Federico Mussini

Pallalcesto Amatori Udine
- Position: Point guard
- League: Serie A2

Personal information
- Born: 12 March 1996 (age 29) Reggio Emilia, Italy
- Nationality: Italian
- Listed height: 1.88 m (6 ft 2 in)
- Listed weight: 82 kg (181 lb)

Career information
- College: St.

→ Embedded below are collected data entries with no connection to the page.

--- src/rtl/matmul_pkg.sv ---
// Shared types and helpers for the NxN matrix multiplier.
// Provides the FSM state enum, index/accumulator width helpers, element
// packing helper and a signed saturation function on a wide carrier type.
package matmul_pkg;

    typedef enum logic [1:0] {
        IDLE = 2'd0,
        MAC  = 2'd1,
        DONE = 2'd2
    } state_e;

    // Carrier wide enough for any accumulator up to DATA_W of about 120 bits.
    localparam int unsigned WIDE_W = 256;
    typedef logic signed [WIDE_W-1:0] wide_t;

    // Ceiling log2, at least 0; used for index and select widths.
    function automatic int unsigned clog2(input int unsigned v);
        int unsigned r;
        int unsigned p;
        r = 0;
        p = 1;
        while (p < v) begin
            p = p << 1;
            r = r + 1;
        end
        return r;
    endfunction

    // Sum of N full-width products plus a shifted previous result never wraps.
    function automatic int unsigned acc_width(input int unsigned n, input int unsigned data_w);
        return 2 * data_w + clog2(n) + 1;
    endfunction

    // LSB position of element (r,c) in a packed row-major matrix vector.
    function automatic int unsigned elem_lsb(input int unsigned r, input int unsigned c,
                                             input int unsigned n, input int unsigned data_w);
        return (r * n + c) * data_w;
    endfunction

    // Clamp a signed wide value into the data_w-bit two's complement range.
    function automatic wide_t saturate(input wide_t v, input int unsigned data_w);
        wide_t lim_hi;
        wide_t lim_lo;
        wide_t res;
        lim_hi = (wide_t'(1) <<< (data_w - 1)) - wide_t'(1);
        lim_lo = -(wide_t'(1) <<< (data_w - 1));
        res    = v;
        if (v > lim_hi) begin
            res = lim_hi;
        end else if (v < lim_lo) begin
            res = lim_lo;
        end
        return res;
    endfunction

endpackage

--- src/rtl/mac_unit.sv ---
// Time-shared multiply-accumulate for one result element at a time.
// Ports: clk/rst (sync, active-high); clr clears the accumulator; en adds
// a*b each cycle; last marks the final product of an element, at which point
// result_c/sat_c carry the shifted, saturated element and the accumulator
// clears. acc_mode adds c_prev (scaled by FRAC_W) into the final sum.
module mac_unit
    import matmul_pkg::*;
#(
    parameter int unsigned N      = 2,
    parameter int unsigned DATA_W = 32,
    parameter int unsigned FRAC_W = 0
) (
    input  logic              clk,
    input  logic              rst,
    input  logic              clr,
    input  logic              en,
    input  logic              last,
    input  logic              acc_mode,
    input  logic [DATA_W-1:0] a,
    input  logic [DATA_W-1:0] b,
    input  logic [DATA_W-1:0] c_prev,
    output logic [DATA_W-1:0] result_c,
    output logic              sat_c
);

    localparam int unsigned PROD_W = 2 * DATA_W;
    localparam int unsigned ACC_W  = acc_width(N, DATA_W);

    logic signed [PROD_W-1:0] prod_c;
    logic signed [ACC_W-1:0]  acc_q;
    logic signed [ACC_W-1:0]  acc_d;
    logic signed [ACC_W-1:0]  step_c;
    logic signed [ACC_W-1:0]  cprev_term_c;
    logic signed [ACC_W-1:0]  sum_c;
    wide_t                    shifted_c;
    wide_t                    clamped_c;

    // Product, final sum, floor shift and clamp; accumulator next value.
    always_comb begin
        prod_c       = PROD_W'(signed'(a)) * PROD_W'(signed'(b));
        step_c       = acc_q + ACC_W'(prod_c);
        cprev_term_c = '0;
        if (acc_mode) begin
            // Previous result is in output scale; lift it to product scale.
            cprev_term_c = ACC_W'(signed'(c_prev)) <<< FRAC_W;
        end
        sum_c     = step_c + cprev_term_c;
        shifted_c = WIDE_W'(sum_c) >>> FRAC_W;
        clamped_c = saturate(shifted_c, DATA_W);
        sat_c     = (clamped_c != shifted_c);
        result_c  = clamped_c[DATA_W-1:0];

        acc_d = acc_q;
        if (clr) begin
            acc_d = '0;
        end else if (en) begin
            acc_d = last ? '0 : step_c;
        end
    end

    always_ff @(posedge clk) begin
        if (rst) begin
            acc_q <= '0;
        end else begin
            acc_q <= acc_d;
        end
    end

endmodule

--- src/rtl/nxn_matrix_multiplier.sv ---
// NxN signed fixed-point matrix multiplier using one shared MAC.
// Ports: input_Clk, input_Reset (sync, active-high); input_Start/input_Stable
// launch a job capturing input_A/input_B/input_Accumulate; output_AB_Ack pulses
// on capture; output_C/output_Stable/output_Overflow present the result until
// input_C_Ack; output_Busy is high outside IDLE.
module nxn_matrix_multiplier
    import matmul_pkg::*;
#(
    parameter int unsigned N      = 2,
    parameter int unsigned DATA_W = 32,
    parameter int unsigned FRAC_W = 0
) (
    input  logic                    input_Clk,
    input  logic                    input_Reset,
    input  logic                    input_Start,
    input  logic                    input_Stable,
    input  logic                    input_Accumulate,
    input  logic                    input_C_Ack,
    input  logic [N*N*DATA_W-1:0]   input_A,
    input  logic [N*N*DATA_W-1:0]   input_B,
    output logic                    output_AB_Ack,
    output logic                    output_Stable,
    output logic                    output_Busy,
    output logic                    output_Overflow,
    output logic [N*N*DATA_W-1:0]   output_C
);

    localparam int unsigned IDX_W = clog2(N);
    localparam int unsigned VEC_W = N * N * DATA_W;
    localparam int unsigned SEL_W = clog2(VEC_W);
    localparam logic [IDX_W-1:0] LAST = IDX_W'(N - 1);

    state_e             state_q, state_d;
    logic [IDX_W-1:0]   i_q, i_d, j_q, j_d, k_q, k_d;
    logic [VEC_W-1:0]   a_q, a_d, b_q, b_d, cbuf_q, cbuf_d, c_q, c_d;
    logic               accum_q, accum_d;
    logic               ab_ack_q, ab_ack_d;
    logic               stable_q, stable_d;
    logic               busy_q, busy_d;
    logic               ovf_q, ovf_d;

    logic               mac_clr_c, mac_en_c, last_k_c, sat_c;
    logic [SEL_W-1:0]   a_lsb_c, b_lsb_c, wr_lsb_c;
    logic [DATA_W-1:0]  a_el_c, b_el_c, cprev_el_c, res_c;

    // Operand and writeback element selection from the current indices.
    always_comb begin
        a_lsb_c    = SEL_W'(elem_lsb(32'(i_q), 32'(k_q), N, DATA_W));
        b_lsb_c    = SEL_W'(elem_lsb(32'(k_q), 32'(j_q), N, DATA_W));
        wr_lsb_c   = SEL_W'(elem_lsb(32'(i_q), 32'(j_q), N, DATA_W));
        a_el_c     = a_q[a_lsb_c +: DATA_W];
        b_el_c     = b_q[b_lsb_c +: DATA_W];
        cprev_el_c = c_q[wr_lsb_c +: DATA_W];
        last_k_c   = (k_q == LAST);
    end

    mac_unit #(
        .N      (N),
        .DATA_W (DATA_W),
        .FRAC_W (FRAC_W)
    ) u_mac (
        .clk      (input_Clk),
        .rst      (input_Reset),
        .clr      (mac_clr_c),
        .en       (mac_en_c),
        .last     (last_k_c),
        .acc_mode (accum_q),
        .a        (a_el_c),
        .b        (b_el_c),
        .c_prev   (cprev_el_c),
        .result_c (res_c),
        .sat_c    (sat_c)
    );

    // Next-state, index walk (k fastest, then j, then i) and buffer updates.
    always_comb begin
        state_d   = state_q;
        i_d       = i_q;
        j_d       = j_q;
        k_d       = k_q;
        a_d       = a_q;
        b_d       = b_q;
        cbuf_d    = cbuf_q;
        c_d       = c_q;
        accum_d   = accum_q;
        ovf_d     = ovf_q;
        ab_ack_d  = 1'b0;
        mac_clr_c = 1'b0;
        mac_en_c  = 1'b0;

        unique case (state_q)
            IDLE: begin
                if (input_Start && input_Stable) begin
                    a_d       = input_A;
                    b_d       = input_B;
                    accum_d   = input_Accumulate;
                    i_d       = '0;
                    j_d       = '0;
                    k_d       = '0;
                    ovf_d     = 1'b0;
                    ab_ack_d  = 1'b1;
                    mac_clr_c = 1'b1;
                    state_d   = MAC;
                end
            end
            MAC: begin
                mac_en_c = 1'b1;
                if (last_k_c) begin
                    cbuf_d[wr_lsb_c +: DATA_W] = res_c;
                    if (sat_c) begin
                        ovf_d = 1'b1;
                    end
                end
                if (last_k_c) begin
                    k_d = '0;
                    if (j_q == LAST) begin
                        j_d = '0;
                        if (i_q == LAST) begin
                            i_d     = '0;
                            // Publish including the element written this cycle.
                            c_d     = cbuf_d;
                            state_d = DONE;
                        end else begin
                            i_d = i_q + IDX_W'(1);
                        end
                    end else begin
                        j_d = j_q + IDX_W'(1);
                    end
                end else begin
                    k_d = k_q + IDX_W'(1);
                end
            end
            DONE: begin
                if (input_C_Ack) begin
                    state_d = IDLE;
                end
            end
            default: begin
                state_d = IDLE;
            end
        endcase

        stable_d = (state_d == DONE);
        busy_d   = (state_d != IDLE);
    end

    always_ff @(posedge input_Clk) begin
        if (input_Reset) begin
            state_q  <= IDLE;
            i_q      <= '0;
            j_q      <= '0;
            k_q      <= '0;
            a_q      <= '0;
            b_q      <= '0;
            cbuf_q   <= '0;
            c_q      <= '0;
            accum_q  <= 1'b0;
            ab_ack_q <= 1'b0;
            stable_q <= 1'b0;
            busy_q   <= 1'b0;
            ovf_q    <= 1'b0;
        end else begin
            state_q  <= state_d;
            i_q      <= i_d;
            j_q      <= j_d;
            k_q      <= k_d;
            a_q      <= a_d;
            b_q      <= b_d;
            cbuf_q   <= cbuf_d;
            c_q      <= c_d;
            accum_q  <= accum_d;
            ab_ack_q <= ab_ack_d;
            stable_q <= stable_d;
            busy_q   <= busy_d;
            ovf_q    <= ovf_d;
        end
    end

    assign output_AB_Ack   = ab_ack_q;
    assign output_Stable   = stable_q;
    assign output_Busy     = busy_q;
    assign output_Overflow = ovf_q;
    assign output_C        = c_q;

endmodule

--- config.mk ---
export PLATFORM = sky130hd
export DESIGN_NAME = nxn_matrix_multiplier
export DESIGN_NICKNAME = d
export VERILOG_FILES = /design/src/rtl/matmul_pkg.sv /design/src/rtl/mac_unit.sv /design/src/rtl/nxn_matrix_multiplier.sv
export SDC_FILE = /design/constraint.sdc
export NUM_CORES = 2
export LEC_CHECK = 0
export CAP_MARGIN = 15
export CORE_ASPECT_RATIO = 1.5
export CORE_MARGIN = 2
export CORE_UTILIZATION = 25
export CTS_BUF_LIST = sky130_fd_sc_hd__clkbuf_4 sky130_fd_sc_hd__clkbuf_8
export DETAILED_ROUTE_END_ITERATION = 12
export DONT_BUFFER_PORTS = 1
export PLACE_DENSITY_LB_ADDON = 0.05
export SYNTH_ARGS = -nofsm -noshare
export SYNTH_HDL_FRONTEND = slang
export SYNTH_SLANG_ARGS = --single-unit
export TNS_END_PERCENT = 20
--- constraint.sdc ---
create_clock -name input_Clk -period 15.5 [get_ports input_Clk]
set_clock_uncertainty 0.15 [all_clocks]
set_input_delay 0.775 -clock input_Clk [delete_from_list [all_inputs] [get_ports input_Clk]]
set_output_delay 0.775 -clock input_Clk [all_outputs]
set_load 0.02 [all_outputs]
Yosys cells after proc, flatten, opt, wreduce, memory -nomap -nowiden. Index checks and enable logic that the tools add are counted. Widths: inputs -> output; s select.

Add/sub/neg operators: 9. $mul: 1. Order comparisons: 2. Equal/unequal tests: 8. Shift-type cells: 5. Multiplexer cells: 28. Reductions and logical operators: 11.

Operator list (count): $mux 256 (2); $shiftx 128x8->32 (3); $ne 256x66->1 (1); $mux 66 (2); $bwmux 128 (1); $mux 128 (1); $shift 32x9->128 const A (1); $shiftx 32x9->128 (1); $add 66x64->66 (1); $add 66x66->66 (1); $gt 66x32->1 const B (1); $lt 66x32->1 const B (1); $mul 32x32->64 (1); $mux 1 (12); $reduce_and 4->1 (3); $mux 2 (5); $neg 7->9 (1); $ne 2x2->1 const B (4); $pmux 1 s2 (4); $add 2x1->2 (3); $pmux 2 s3 (1); $eq 2x2->1 const B (2); $reduce_and 2->1 (2); $reduce_bool 2->1 (2); other kinds (6) (8).

Bits in registers: 588. Output and inout bits: 132. Logic and storage cells: 78.

Logic depth before layout (Yosys ltp).
Depth in word-level cells: 12. Mapped depth: 56. Depth with buffers taken out: 48.

Hierarchy. A second synthesis with hierarchy kept.

Cells, all modules: 7289. Area total of the unflattened synthesis: 69128.8 um^2.

By module, submodules not included: mac_unit (instances 1, cells an instance 5347, area each 48106.1 um^2); nxn_matrix_multiplier (instances 1, cells an instance 1942, area each 21022.7 um^2).

Worst setup path before layout. No wires, ideal clock.

Kind: input port to flip-flop. Start point: input j_q. End point: register cbuf_q[117]. Library setup time: 0.122 ns. Arrival time: 14.183 ns. Setup slack: 1.045 ns. Stages on the path: 51. Buffers on the path: 8. Cells stage by stage: dfxtp_1 -> buf_1 -> buf_1 -> buf_1 -> mux4_2 -> clkbuf_1 -> nand2_1 -> inv_1 -> fa_1 -> inv_1 -> fa_1 -> inv_1 -> fa_1 -> inv_1 -> fa_1 -> inv_1 -> fa_1 -> fa_1 -> [15 not listed] -> ha_1 -> clkbuf_1 -> and2_1 -> and4_1 -> and2_1 -> a32oi_1 -> nand3_1 -> a221o_1 -> a21oi_1 -> xnor2_1 -> xnor3_1 -> buf_2 -> nand4_1 -> ha_1 -> clkbuf_1 -> clkbuf_1 -> nor2_1 -> a221o_1.

Word-level cells in the longest chain between the ends: 11.

RTL lines: start: declaration (RTL line nxn_matrix_multiplier.sv:34) `logic [IDX_W-1:0] i_q, i_d, j_q, j_d, k_q, k_d;`; $add 2x1->2 (RTL line matmul_pkg.sv:37) `return (r * n + c) * data_w;`; $shiftx 128x8->32 (RTL line nxn_matrix_multiplier.sv:52) `b_el_c = b_q[b_lsb_c +: DATA_W];`; $mul 32x32->64 (RTL line mac_unit.sv:40) `prod_c = PROD_W'(signed'(a)) * PROD_W'(signed'(b));`; $add 66x64->66 (RTL line mac_unit.sv:41) `step_c = acc_q + ACC_W'(prod_c);`; $add 66x66->66 (RTL line mac_unit.sv:47) `sum_c = step_c + cprev_term_c;`; $lt 66x32->1 (RTL line matmul_pkg.sv:50) `end else if (v < lim_lo) begin`; $mux 256 (RTL line matmul_pkg.sv:50); $mux 256 (RTL line matmul_pkg.sv:48) `if (v > lim_hi) begin`; $shiftx 32x9->128 (RTL line nxn_matrix_multiplier.sv:109) `cbuf_d[wr_lsb_c +: DATA_W] = res_c;`; $bwmux 128 * (RTL line nxn_matrix_multiplier.sv:109); $mux 128 * (RTL line nxn_matrix_multiplier.sv:108) `if (last_k_c) begin`; end signal: assignment (RTL line nxn_matrix_multiplier.sv:169) `cbuf_q <= cbuf_d;`; end: declaration (RTL line nxn_matrix_multiplier.sv:35) `logic [VEC_W-1:0] a_q, a_d, b_q, b_d, cbuf_q, cbuf_d, c_q, c_d;`.

Every way passes the cells marked *; elsewhere a longest branch is shown, timed or not. A chain may end at the register's enable or synchronous reset.

Final worst setup path.
Start point: input i_q. End point: register cbuf_q[76].

Word-level cells in the longest chain between the ends: 11.

RTL lines: start: declaration (RTL line nxn_matrix_multiplier.sv:34); $add 2x1->2 (RTL line matmul_pkg.sv:37); $shiftx 128x8->32 (RTL line nxn_matrix_multiplier.sv:51) `a_el_c = a_q[a_lsb_c +: DATA_W];`; $mul 32x32->64 (RTL line mac_unit.sv:40); $add 66x64->66 (RTL line mac_unit.sv:41); $add 66x66->66 (RTL line mac_unit.sv:47); $lt 66x32->1 (RTL line matmul_pkg.sv:50); $mux 256 (RTL line matmul_pkg.sv:50); $mux 256 (RTL line matmul_pkg.sv:48); $shiftx 32x9->128 (RTL line nxn_matrix_multiplier.sv:109); $bwmux 128 * (RTL line nxn_matrix_multiplier.sv:109); $mux 128 * (RTL line nxn_matrix_multiplier.sv:108).

Marked as above.

==> impl_metrics.py <==
metrics = {
    "hold_path": {
        "min-delay-start": "input_A[127]",
        "min_path_type": "in2reg",
        "hold_depth": 2,
        "worst_hold_path.endpoint": "a_q[127]",
    },
    "synthesis": {
        "synthSimpleGateAreaFrac": 0.153,
        "netlist.area_leader.share": 0.357,
        "ys_top_cells_by_area": "fa_1 36%, dfxtp_1 17%, nand2_1 7.5%, inv_1 7.0%, ha_1 5.3%",
        "synth-xor-area-share": 0.0154,
        "synth-seq-area-share": 0.170,
        "synth_top_family_by_area": "adder cells",
        "async_flop_share": 0,
        "synth_adder_area_share": 0.410,
        "synth_ff_type": "dfxtp_1",
        "synth_compound_area_frac": 0.123,
        "netlist_instances": 7977,
        "synth_fp_nets": 9769,
        "syn_avg_cell_area_um2": 8.68,
        "ys_warn_count": 0,
        "synth_cell_types": 81,
        "muxShareOfSynthArea": 0.0315,
        "synth.largest_area_cell": "fa_1",
        "ys_seq_elements": 588,
        "syn-cell-area_mm2": 0.0693,
        "synth_edf_count": 0,
    },
    "place": {
        "dp_hpwl_um": 265000,
        "io_buffers": 0,
        "place_congestion": 0.871,
        "place_ws_ns": 0.228,
    },
    "power_and_ir_drop": {
        "peakVddDrop_v": 0.000212,
        "p_total_mw": 12.4,
        "powerDensity_mw_per_mm2": 154,
        "leakage_nw": 35.7,
    },
    "clocking": {
        "cts_tree": "built",
        "clockBufferDepth": 3,
        "post_cts_buffers": 0,
        "clk_pin_slew_ns": 0.06,
        "cts-buffers-inserted": 110,
        "cts_root_buf": "clkbuf_8",
        "clock-sinks": 588,
        "htreeDepth": 3,
        "worstSkewPairLatency_ns": 0.91,
    },
    "worst_setup_path": {
        "rr_endpoint": "cbuf_q[76]",
        "critPathMaxFanout": 26,
        "reg2reg_depth": 45,
        "reg2reg_slack_ns": 0.65,
        "max_stage_delay_ns": 0.71,
        "crit_slowest_cell": "a21boi_1",
        "reg2reg_from": "i_q",
        "worstSetupPathType": "reg2reg",
        "cp_top_family": "adder cells",
        "cp_num_buf_inv": 8,
        "cpMostUsedCell": "fa_1",
        "critical_path_arrival_ns": 15.54,
        "start_kind": "register",
        "cp_data_required_time_ns": 16.20,
        "end_kind": "register",
    },
    "global_route": {
        "grt_pass1_wl_um": 477000,
        "grt_max_degree": 169,
        "grt_pass1_vias": 64900,
        "antenna_found_initial": 19,
        "grt_usage": 0.237,
        "overflow": 0,
    },
    "cells_and_area": {
        "final_core_util": 0.293,
        "drive_above_1_share": 0.0811,
        "finalNetCount": 9984,
        "layout_commonest_cell": "nand2_1",
        "syn2layout_area_growth_pct": 16.4,
        "layout_common_cells": "1388 x nand2_1, 1287 x inv_1, 1233 x fa_1",
    },
    "die": {
        "fp-row-count": 236,
        "die_h_um": 649,
        "die_w_um": 434,
        "io_pins": 394,
        "core_area_mm2": 0.275,
        "fp.dieArea_mm2": 0.281,
        "start_util": 0.251,
    },
    "sta": {
        "drv_slew": 0,
        "setup_viol": 0,
        "period_needed_ns": 14.85,
        "setup_tns_ns": 0,
        "slew_headroom": 0.220,
        "timing.final.crit_share": 0.958,
        "whs_ns": 0.111,
        "fmax_mhz": 67.4,
        "worstMarginPinSlew_ns": 1.17,
        "worst_slack_ns": 0.655,
        "rsz0062_at_grt": "false",
        "final_hold_viol_count": 0,
    },
    "routing": {
        "dr.pass1.iters": 6,
        "route.detailed.drc": 0,
        "routed_via_density": 4.84,
        "ant_nets": 0,
        "routed_wl_um": 332000,
        "drt_iter0_drc": 3274,
        "vias": 58000,
        "post_drt_wl_per_cell_um": 27.7,
    },
    "run": {
        "maxCapViolations": 0,
    },
    "outcome": {
        "status": "completed",
    },
}
-- cell usage after synthesis, drive strengths merged (13+ instances only) --
library cell and number:
a31oi 25, mux4 48, nand2 1392, clkbuf 443, o211ai 18, a21oi 547, o21bai 21, a221o 128
o21ai 157, a211o 127, or3 13, ha 296, nand4 46, and3 16, and2 117, nand2b 22
mux2 50, buf 55, a22oi 58, dfxtp 588, fa 1234, a211oi 23, o21a 58, xnor2 82
xor2 37, mux2i 54, nor4 21, nor3 43, nor2 593, inv 1289, nand3 166, a21o 55
nor2b 18
-- through the flow --
stage / area [um^2] / cells
after CTS: 80600 / 12000
after global routing: 80600 / 12000
after global placement: 74500 / 11400
after floorplan: 69300 / 7977
after detailed placement: 74600 / 11400
final: 80600 / 12000
-- sequential cells by signal, summed over array words and instances, names as in the netlist, 2 cells and up --
name	count
a_q	128
cbuf_q	128
output_C	128
b_q	128
u_mac.acc_q	66
state_q	2
-- routing by layer --
layer,vias up,part of all wire,track usage
li1,25700,-,-
met5,-,0.00012,0
met4,6,0.058,0.117
met3,499,0.037,0.0310
met1,30400,0.34,0.241
met2,1344,0.56,0.465
-- cell families (layout without fill, tap and decap cells) --
group,count (synthesis),count (layout)
simple gates,2503,2503
flops,588,588
buf+inv,1788,2096
fa+ha+maj,1530,1530
compound gates,1296,1296
xor+xnor,120,120
other cells,0,5
mux,152,152
-- report_power, final --
part           switching (mW)  internal [mW]  leakage (nW)
logic                    5.94           3.00          29.5
registers              0.0486           1.59          4.77
clock network           0.828           1.02          1.39
-- timing repair --
action	in CTS	in global routing
resized for setup	0	7
hold buffers	331	0
hold endpoints to repair	370	0
endpoints found under the setup margin	0	230
-- layout make-up --
type / count / area, um^2
fill: 29500 / 195000
multi-input combinational: 5601 / 51100
sequential: 588 / 11800
timing repair buffer: 601 / 5600
inverter: 1290 / 4840
tap: 3689 / 4620
clock buffer: 164 / 2150
clock inverter: 41 / 492
antenna: 5 / 12.5
-- worst max path at each step --
stage | from | end | slack (ns) | depth (start not counted)
after floorplan | j_q | cbuf_q[117] | 1.05 | 50
after global placement | j_q | cbuf_q[43] | 0.26 | 49
after detailed placement | j_q | cbuf_q[75] | 0.23 | 49
after CTS | j_q | cbuf_q[43] | 0.14 | 49
after global routing | j_q | cbuf_q[92] | 0.02 | 49
final | i_q | cbuf_q[76] | 0.65 | 45
No activity file was read; power rests on OpenSTA's default activity.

John's (2015–2017)
- NBA draft: 2018: undrafted
- Playing career: 2012–present

Career history
- 2012–2015: Reggiana
- 2017–2019: Reggiana
- 2018: →Trieste
- 2019–2020: VL Pesaro
- 2020: Trieste
- 2021-present: APU Udine

Career highlights
- EuroChallenge champion (2014); Nike Hoop Summit (2015); Jordan Brand Classic (2012);

= Federico Mussini =

Italian basketball player (born 1996)

Federico Mussini (born 12 March 1996) is an Italian basketball player for Pallalcesto Amatori Udine of the Italian Serie A2 Basket, second tier national championship.

==Career==

Federico Mussini made his debut for Grissin Bon Reggio Emilia in May 2013 against Pallacanestro Virtus Roma, but only played one minute.

In the 2013-14 season, Mussini only played in 9 total games for Reggio Emilia, but he played 11.6 minutes per game on the way to Reggio Emilia winning the 2013–14 EuroChallenge.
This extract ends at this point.